### TO DO:
Look through the material below, count the lines containing the word "logic", and state only the count.

### DATASET ENTRIES:
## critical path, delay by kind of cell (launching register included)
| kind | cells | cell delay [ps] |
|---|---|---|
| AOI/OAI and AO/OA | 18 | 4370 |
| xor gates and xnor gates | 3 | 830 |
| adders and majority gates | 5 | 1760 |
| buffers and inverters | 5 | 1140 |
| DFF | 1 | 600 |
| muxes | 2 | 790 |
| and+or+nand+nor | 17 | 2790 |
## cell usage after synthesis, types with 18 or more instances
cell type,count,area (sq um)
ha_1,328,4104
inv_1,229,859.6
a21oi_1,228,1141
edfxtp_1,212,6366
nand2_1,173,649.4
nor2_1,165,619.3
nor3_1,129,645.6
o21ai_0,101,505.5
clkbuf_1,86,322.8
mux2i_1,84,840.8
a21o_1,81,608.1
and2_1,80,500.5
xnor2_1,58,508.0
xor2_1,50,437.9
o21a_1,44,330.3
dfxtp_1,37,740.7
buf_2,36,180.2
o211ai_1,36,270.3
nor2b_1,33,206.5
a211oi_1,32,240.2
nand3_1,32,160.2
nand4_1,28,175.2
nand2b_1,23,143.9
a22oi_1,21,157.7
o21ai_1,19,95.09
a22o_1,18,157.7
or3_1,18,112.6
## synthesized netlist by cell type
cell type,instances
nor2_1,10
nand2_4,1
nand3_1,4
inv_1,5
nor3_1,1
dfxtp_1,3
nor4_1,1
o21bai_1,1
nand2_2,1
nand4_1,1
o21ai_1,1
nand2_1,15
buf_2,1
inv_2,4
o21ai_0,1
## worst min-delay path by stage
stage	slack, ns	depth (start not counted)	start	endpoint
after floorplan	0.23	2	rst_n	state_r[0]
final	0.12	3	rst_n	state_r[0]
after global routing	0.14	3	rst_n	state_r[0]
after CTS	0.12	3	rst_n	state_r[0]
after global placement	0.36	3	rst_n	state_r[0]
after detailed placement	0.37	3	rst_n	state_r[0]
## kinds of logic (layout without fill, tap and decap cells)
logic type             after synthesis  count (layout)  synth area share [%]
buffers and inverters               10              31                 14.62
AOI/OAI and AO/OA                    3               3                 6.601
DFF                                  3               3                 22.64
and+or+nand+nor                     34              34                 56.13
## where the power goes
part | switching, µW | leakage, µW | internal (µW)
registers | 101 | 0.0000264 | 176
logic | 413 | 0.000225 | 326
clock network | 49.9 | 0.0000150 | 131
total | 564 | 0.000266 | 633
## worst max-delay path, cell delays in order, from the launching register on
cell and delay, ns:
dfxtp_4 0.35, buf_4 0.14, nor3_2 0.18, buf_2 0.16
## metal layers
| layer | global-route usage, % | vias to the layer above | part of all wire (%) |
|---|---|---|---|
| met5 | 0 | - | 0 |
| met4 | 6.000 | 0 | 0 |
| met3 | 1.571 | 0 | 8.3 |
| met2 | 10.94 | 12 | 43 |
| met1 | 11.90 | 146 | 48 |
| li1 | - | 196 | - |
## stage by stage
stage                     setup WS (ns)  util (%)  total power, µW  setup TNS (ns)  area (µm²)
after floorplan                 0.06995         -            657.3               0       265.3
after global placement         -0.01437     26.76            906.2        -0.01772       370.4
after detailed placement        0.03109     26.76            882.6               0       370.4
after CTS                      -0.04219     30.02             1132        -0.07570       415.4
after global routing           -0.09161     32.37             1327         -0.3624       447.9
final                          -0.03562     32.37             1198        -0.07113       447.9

### RESPONSE:
3